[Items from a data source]
***
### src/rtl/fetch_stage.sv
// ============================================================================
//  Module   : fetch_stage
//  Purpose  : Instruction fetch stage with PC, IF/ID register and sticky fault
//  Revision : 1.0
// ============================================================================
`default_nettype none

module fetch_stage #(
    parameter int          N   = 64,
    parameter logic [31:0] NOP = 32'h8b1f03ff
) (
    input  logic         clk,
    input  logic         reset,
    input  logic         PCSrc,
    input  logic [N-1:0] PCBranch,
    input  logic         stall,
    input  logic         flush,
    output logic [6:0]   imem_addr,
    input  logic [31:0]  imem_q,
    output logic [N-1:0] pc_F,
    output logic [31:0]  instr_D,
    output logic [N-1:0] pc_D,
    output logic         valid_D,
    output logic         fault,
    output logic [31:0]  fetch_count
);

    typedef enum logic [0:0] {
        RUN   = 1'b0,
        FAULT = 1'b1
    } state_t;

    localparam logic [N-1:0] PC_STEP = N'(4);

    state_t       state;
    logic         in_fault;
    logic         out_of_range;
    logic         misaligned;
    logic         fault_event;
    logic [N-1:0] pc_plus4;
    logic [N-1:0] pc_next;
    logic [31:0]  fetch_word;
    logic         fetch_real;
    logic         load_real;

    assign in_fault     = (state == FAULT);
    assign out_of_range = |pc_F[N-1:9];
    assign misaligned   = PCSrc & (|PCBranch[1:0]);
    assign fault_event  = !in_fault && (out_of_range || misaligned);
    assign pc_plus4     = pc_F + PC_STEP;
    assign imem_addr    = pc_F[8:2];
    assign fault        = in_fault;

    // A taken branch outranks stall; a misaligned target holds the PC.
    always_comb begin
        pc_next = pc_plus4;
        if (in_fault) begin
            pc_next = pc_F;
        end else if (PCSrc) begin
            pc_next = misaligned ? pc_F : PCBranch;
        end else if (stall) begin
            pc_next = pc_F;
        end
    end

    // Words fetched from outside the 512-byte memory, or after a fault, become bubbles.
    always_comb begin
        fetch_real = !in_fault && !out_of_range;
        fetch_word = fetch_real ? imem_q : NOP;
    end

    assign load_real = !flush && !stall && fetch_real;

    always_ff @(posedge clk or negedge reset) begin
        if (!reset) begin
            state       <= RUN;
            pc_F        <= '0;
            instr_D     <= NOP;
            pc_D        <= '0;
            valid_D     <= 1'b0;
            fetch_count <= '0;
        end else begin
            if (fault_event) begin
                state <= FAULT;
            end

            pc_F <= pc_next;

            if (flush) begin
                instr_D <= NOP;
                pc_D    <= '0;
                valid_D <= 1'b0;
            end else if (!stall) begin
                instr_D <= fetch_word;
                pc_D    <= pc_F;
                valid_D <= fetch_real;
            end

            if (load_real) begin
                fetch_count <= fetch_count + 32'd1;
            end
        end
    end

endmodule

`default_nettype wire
***
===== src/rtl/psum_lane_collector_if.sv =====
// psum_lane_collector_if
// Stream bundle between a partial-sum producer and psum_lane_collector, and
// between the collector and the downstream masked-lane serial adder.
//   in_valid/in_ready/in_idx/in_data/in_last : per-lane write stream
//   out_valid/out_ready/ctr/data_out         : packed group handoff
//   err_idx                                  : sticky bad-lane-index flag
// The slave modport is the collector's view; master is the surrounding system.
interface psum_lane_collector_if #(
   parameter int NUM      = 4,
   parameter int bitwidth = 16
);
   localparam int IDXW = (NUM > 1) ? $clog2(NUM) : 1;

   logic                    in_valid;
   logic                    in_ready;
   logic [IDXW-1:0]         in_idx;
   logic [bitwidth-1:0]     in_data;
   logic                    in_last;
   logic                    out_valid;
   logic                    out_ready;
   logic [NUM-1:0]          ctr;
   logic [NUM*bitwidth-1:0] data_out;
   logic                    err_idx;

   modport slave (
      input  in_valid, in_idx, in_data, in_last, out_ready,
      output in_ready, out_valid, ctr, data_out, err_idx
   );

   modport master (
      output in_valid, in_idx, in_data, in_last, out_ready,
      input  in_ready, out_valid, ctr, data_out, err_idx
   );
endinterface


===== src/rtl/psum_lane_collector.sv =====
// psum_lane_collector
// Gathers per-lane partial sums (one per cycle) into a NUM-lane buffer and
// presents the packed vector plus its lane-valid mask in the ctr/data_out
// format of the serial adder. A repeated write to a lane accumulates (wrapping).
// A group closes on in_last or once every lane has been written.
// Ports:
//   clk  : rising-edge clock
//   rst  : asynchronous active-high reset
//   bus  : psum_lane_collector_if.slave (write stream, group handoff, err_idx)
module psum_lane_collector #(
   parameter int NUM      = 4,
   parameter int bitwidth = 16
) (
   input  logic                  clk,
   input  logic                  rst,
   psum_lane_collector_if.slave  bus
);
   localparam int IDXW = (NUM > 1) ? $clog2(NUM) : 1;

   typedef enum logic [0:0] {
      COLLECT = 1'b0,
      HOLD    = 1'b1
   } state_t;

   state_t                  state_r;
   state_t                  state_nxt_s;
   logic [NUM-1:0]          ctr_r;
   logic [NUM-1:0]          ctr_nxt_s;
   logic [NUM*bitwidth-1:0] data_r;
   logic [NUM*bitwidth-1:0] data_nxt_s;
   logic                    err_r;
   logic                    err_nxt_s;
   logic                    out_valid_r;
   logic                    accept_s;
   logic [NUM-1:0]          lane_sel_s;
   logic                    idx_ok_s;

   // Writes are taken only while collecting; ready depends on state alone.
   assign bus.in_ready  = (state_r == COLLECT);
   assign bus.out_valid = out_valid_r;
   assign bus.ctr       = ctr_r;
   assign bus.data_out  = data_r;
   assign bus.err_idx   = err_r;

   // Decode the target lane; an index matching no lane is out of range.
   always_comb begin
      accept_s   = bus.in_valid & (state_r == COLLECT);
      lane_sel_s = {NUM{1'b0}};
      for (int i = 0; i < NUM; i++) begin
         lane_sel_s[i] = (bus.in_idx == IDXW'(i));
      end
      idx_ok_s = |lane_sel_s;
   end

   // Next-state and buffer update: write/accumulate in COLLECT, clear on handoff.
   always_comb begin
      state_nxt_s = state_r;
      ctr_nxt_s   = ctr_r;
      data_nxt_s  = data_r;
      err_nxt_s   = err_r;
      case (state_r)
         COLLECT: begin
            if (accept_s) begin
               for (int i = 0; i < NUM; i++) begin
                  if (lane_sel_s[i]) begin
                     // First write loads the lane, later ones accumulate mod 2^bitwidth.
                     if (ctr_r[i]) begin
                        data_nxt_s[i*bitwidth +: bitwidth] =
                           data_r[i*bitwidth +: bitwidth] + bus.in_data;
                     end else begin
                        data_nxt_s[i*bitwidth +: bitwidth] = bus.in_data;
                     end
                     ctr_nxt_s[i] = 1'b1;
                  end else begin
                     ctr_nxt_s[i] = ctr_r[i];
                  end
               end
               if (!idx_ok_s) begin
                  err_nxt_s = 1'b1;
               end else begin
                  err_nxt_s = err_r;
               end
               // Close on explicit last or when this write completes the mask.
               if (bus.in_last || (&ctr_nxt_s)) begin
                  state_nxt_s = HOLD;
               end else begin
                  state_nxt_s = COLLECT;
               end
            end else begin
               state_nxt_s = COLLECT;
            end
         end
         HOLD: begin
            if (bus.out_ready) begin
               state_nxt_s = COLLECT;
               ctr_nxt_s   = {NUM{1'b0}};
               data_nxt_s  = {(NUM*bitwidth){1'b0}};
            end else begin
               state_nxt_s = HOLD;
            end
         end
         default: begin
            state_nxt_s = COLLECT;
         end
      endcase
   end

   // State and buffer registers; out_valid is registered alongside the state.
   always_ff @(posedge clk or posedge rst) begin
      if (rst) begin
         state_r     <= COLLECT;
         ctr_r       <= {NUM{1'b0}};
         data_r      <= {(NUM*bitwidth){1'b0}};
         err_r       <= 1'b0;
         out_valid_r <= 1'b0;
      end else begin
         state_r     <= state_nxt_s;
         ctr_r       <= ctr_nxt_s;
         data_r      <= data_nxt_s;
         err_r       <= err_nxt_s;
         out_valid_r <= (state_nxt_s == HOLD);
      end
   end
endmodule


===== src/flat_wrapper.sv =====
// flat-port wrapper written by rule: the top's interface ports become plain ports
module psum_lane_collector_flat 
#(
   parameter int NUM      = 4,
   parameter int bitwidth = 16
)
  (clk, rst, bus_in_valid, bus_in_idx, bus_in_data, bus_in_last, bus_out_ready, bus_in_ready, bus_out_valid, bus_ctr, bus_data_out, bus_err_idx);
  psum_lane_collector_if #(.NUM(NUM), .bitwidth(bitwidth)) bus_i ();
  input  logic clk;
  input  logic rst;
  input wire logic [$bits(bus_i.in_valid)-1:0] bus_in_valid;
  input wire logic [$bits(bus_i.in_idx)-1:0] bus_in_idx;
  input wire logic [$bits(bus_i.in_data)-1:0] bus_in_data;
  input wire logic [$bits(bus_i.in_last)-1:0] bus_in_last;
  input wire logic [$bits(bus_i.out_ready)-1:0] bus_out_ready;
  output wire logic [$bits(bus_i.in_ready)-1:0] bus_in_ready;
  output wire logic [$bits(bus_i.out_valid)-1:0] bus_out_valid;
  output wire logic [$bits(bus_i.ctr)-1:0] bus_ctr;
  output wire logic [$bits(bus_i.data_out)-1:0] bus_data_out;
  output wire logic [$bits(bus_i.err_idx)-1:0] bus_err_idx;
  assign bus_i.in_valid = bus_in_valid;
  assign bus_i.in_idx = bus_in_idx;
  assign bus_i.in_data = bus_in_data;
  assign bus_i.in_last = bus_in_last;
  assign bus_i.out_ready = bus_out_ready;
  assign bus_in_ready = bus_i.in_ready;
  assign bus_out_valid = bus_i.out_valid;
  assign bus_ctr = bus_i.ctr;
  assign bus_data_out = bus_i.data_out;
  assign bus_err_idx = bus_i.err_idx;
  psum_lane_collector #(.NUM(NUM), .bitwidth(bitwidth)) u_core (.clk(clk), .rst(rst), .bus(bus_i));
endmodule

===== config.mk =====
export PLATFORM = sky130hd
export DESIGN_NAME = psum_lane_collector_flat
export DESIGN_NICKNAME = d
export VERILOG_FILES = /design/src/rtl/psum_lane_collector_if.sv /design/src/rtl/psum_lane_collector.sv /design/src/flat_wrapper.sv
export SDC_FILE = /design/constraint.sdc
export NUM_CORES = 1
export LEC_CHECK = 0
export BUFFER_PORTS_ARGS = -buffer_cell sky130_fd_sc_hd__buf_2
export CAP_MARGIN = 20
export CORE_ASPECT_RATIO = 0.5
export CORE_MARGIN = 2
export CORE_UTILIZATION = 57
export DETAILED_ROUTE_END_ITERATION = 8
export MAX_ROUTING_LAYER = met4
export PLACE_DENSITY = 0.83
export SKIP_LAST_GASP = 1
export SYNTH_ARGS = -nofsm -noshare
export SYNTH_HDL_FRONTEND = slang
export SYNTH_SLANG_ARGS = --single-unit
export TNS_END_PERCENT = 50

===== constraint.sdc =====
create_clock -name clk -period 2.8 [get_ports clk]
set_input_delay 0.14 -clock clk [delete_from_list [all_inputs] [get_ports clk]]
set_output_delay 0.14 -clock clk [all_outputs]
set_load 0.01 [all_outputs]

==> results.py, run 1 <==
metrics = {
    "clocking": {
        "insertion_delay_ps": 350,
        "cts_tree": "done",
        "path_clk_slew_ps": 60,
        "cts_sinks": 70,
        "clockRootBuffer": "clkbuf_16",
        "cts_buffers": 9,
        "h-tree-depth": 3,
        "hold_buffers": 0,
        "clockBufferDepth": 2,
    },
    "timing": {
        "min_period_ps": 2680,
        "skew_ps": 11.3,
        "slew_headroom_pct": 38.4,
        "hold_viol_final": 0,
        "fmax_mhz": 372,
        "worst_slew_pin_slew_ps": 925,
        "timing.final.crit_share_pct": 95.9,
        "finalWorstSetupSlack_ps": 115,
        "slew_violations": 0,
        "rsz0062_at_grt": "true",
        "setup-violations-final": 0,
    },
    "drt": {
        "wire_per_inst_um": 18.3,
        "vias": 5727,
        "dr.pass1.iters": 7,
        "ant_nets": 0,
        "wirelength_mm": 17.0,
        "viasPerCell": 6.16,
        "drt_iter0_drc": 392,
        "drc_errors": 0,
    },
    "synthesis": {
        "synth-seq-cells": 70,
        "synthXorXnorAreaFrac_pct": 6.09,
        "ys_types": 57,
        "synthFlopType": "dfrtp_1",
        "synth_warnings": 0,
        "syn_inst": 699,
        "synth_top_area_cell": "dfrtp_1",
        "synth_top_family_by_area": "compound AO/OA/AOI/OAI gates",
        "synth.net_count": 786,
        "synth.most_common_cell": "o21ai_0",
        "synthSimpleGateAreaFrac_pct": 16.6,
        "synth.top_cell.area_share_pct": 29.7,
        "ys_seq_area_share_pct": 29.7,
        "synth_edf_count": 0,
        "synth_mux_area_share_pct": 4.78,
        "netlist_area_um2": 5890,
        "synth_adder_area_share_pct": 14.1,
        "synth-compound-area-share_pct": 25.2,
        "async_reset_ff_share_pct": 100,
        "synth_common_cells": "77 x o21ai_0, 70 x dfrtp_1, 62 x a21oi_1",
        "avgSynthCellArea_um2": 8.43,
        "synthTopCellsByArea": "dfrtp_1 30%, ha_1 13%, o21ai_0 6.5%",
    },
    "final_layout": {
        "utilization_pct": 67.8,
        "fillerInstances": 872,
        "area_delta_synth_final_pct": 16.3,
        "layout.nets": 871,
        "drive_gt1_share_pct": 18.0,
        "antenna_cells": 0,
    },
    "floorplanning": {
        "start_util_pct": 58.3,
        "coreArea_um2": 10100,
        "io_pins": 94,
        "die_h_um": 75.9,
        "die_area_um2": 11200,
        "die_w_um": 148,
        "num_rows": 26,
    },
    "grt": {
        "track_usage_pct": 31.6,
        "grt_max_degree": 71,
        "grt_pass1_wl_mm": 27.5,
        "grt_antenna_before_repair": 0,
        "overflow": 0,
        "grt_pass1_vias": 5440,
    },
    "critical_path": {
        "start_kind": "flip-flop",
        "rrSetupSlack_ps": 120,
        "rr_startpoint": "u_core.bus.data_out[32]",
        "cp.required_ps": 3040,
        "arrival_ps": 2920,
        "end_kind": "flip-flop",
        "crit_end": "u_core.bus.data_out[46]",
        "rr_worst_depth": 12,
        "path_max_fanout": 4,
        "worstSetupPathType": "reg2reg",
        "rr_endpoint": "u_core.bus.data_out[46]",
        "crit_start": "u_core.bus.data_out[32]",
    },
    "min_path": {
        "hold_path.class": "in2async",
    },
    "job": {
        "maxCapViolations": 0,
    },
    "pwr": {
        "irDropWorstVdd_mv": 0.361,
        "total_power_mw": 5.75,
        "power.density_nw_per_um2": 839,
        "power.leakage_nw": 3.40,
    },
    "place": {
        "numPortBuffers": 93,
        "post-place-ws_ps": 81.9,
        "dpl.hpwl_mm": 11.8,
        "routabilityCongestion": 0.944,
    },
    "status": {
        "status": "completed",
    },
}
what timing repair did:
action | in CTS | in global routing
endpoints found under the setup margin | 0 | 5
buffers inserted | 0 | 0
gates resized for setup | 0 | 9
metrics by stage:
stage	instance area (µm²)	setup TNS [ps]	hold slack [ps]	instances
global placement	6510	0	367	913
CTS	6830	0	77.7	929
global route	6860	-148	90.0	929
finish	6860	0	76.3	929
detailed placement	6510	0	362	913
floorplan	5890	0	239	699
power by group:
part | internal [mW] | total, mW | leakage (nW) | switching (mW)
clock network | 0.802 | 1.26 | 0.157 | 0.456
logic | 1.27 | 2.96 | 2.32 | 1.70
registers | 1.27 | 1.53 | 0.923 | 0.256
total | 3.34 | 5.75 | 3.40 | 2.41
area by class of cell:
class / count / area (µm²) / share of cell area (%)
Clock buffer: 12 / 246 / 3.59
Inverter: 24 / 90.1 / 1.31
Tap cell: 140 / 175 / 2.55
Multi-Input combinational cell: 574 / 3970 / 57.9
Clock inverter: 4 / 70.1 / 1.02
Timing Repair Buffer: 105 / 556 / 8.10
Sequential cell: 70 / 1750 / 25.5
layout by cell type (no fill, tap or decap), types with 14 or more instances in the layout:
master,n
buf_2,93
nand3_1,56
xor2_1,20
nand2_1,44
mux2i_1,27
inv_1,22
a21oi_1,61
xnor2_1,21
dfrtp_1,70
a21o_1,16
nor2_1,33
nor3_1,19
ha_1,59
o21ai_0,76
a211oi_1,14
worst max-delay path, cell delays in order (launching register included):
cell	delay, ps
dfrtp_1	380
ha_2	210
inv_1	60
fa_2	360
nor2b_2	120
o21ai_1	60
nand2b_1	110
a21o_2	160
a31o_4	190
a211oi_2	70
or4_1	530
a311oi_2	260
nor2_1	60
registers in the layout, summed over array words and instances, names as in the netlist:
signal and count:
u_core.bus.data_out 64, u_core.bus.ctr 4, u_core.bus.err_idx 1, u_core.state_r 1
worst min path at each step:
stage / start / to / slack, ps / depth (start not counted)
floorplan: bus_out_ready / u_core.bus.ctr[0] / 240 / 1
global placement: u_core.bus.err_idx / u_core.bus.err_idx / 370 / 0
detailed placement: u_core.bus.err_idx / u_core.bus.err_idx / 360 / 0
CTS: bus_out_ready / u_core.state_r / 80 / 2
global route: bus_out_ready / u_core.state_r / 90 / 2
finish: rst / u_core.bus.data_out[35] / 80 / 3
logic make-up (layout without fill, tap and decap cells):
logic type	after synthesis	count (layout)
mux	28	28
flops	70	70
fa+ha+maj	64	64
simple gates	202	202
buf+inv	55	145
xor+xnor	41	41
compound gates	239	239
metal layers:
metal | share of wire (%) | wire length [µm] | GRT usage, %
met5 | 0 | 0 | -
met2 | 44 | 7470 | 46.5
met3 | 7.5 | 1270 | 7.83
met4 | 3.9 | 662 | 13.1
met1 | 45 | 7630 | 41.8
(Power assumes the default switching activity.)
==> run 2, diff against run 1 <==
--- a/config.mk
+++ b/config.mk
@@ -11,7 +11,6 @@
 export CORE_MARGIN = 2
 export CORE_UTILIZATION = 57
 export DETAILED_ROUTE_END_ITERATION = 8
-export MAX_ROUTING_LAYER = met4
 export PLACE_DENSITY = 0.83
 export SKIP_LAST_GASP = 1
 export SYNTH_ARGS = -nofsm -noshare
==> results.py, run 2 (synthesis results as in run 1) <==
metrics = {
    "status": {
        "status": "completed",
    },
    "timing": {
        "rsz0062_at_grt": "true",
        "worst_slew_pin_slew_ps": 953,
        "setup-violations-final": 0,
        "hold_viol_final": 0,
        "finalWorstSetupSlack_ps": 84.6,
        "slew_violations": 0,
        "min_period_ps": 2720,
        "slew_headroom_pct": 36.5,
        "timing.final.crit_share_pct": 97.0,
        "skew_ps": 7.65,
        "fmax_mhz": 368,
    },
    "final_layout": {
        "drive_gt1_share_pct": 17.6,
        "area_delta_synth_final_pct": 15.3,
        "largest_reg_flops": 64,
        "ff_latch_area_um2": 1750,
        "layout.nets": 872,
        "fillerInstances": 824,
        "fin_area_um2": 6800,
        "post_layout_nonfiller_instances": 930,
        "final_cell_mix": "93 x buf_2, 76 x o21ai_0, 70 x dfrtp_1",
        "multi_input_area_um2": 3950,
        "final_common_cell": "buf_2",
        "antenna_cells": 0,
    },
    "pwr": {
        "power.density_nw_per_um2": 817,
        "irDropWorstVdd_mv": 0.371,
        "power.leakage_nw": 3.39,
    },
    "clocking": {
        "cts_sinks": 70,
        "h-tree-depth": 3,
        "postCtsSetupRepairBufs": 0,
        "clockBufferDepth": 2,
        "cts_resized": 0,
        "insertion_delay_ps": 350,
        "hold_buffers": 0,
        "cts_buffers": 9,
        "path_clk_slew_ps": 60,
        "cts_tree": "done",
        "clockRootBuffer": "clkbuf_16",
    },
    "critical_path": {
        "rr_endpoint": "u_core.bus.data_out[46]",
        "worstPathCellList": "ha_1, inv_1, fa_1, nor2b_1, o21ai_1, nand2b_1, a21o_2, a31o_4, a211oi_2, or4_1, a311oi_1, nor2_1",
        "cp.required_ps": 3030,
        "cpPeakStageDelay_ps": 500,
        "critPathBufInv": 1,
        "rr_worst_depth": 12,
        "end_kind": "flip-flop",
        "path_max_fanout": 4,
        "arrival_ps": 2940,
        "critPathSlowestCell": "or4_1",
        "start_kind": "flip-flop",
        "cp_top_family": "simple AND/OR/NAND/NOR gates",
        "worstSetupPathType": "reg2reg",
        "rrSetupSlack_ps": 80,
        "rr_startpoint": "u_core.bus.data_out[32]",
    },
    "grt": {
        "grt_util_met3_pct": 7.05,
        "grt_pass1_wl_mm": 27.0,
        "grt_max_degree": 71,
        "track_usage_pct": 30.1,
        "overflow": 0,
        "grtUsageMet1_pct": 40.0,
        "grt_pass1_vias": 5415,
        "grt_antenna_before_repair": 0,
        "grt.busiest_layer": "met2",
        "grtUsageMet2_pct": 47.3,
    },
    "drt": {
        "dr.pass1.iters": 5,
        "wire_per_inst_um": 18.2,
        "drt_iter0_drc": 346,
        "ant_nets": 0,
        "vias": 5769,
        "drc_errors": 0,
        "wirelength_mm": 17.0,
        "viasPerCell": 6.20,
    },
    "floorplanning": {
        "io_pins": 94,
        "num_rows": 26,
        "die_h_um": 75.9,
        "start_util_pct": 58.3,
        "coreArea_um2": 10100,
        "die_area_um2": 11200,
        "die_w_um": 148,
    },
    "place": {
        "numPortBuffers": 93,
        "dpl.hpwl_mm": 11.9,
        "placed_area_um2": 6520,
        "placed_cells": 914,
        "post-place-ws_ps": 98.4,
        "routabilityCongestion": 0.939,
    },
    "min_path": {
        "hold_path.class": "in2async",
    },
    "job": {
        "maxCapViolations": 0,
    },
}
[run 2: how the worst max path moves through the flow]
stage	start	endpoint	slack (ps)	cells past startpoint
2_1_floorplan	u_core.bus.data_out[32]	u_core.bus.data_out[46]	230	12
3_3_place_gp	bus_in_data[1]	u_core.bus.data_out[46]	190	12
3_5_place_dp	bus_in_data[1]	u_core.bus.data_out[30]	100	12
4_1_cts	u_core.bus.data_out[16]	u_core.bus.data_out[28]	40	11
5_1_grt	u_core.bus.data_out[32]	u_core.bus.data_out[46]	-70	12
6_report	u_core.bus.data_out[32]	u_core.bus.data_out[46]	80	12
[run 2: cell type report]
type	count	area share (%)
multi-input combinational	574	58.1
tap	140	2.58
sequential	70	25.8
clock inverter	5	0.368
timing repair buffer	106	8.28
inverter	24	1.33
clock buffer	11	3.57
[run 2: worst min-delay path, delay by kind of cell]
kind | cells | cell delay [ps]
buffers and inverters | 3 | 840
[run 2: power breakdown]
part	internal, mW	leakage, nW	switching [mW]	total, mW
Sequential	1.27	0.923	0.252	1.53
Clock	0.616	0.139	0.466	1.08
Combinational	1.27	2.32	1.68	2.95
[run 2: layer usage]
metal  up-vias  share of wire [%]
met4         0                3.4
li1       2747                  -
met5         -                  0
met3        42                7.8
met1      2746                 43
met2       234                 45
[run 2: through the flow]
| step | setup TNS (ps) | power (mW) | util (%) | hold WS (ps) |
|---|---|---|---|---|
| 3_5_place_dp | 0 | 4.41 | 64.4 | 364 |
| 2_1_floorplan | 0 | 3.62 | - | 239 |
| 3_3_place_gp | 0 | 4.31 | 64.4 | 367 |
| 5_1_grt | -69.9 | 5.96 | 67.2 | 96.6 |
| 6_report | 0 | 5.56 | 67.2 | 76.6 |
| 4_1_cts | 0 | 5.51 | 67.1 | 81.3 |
***
TASK ITEM:
Look above for the line holding "input wire logic [$bits(bus_i.in_valid)-1:0]" and the line holding "export LEC_CHECK = 0". Retype both, and every line between them, word for word and nothing else.

PROBLEM SOLUTION:
  input wire logic [$bits(bus_i.in_valid)-1:0] bus_in_valid;
  input wire logic [$bits(bus_i.in_idx)-1:0] bus_in_idx;
  input wire logic [$bits(bus_i.in_data)-1:0] bus_in_data;
  input wire logic [$bits(bus_i.in_last)-1:0] bus_in_last;
  input wire logic [$bits(bus_i.out_ready)-1:0] bus_out_ready;
  output wire logic [$bits(bus_i.in_ready)-1:0] bus_in_ready;
  output wire logic [$bits(bus_i.out_valid)-1:0] bus_out_valid;
  output wire logic [$bits(bus_i.ctr)-1:0] bus_ctr;
  output wire logic [$bits(bus_i.data_out)-1:0] bus_data_out;
  output wire logic [$bits(bus_i.err_idx)-1:0] bus_err_idx;
  assign bus_i.in_valid = bus_in_valid;
  assign bus_i.in_idx = bus_in_idx;
  assign bus_i.in_data = bus_in_data;
  assign bus_i.in_last = bus_in_last;
  assign bus_i.out_ready = bus_out_ready;
  assign bus_in_ready = bus_i.in_ready;
  assign bus_out_valid = bus_i.out_valid;
  assign bus_ctr = bus_i.ctr;
  assign bus_data_out = bus_i.data_out;
  assign bus_err_idx = bus_i.err_idx;
  psum_lane_collector #(.NUM(NUM), .bitwidth(bitwidth)) u_core (.clk(clk), .rst(rst), .bus(bus_i));
endmodule

===== config.mk =====
export PLATFORM = sky130hd
export DESIGN_NAME = psum_lane_collector_flat
export DESIGN_NICKNAME = d
export VERILOG_FILES = /design/src/rtl/psum_lane_collector_if.sv /design/src/rtl/psum_lane_collector.sv /design/src/flat_wrapper.sv
export SDC_FILE = /design/constraint.sdc
export NUM_CORES = 1
export LEC_CHECK = 0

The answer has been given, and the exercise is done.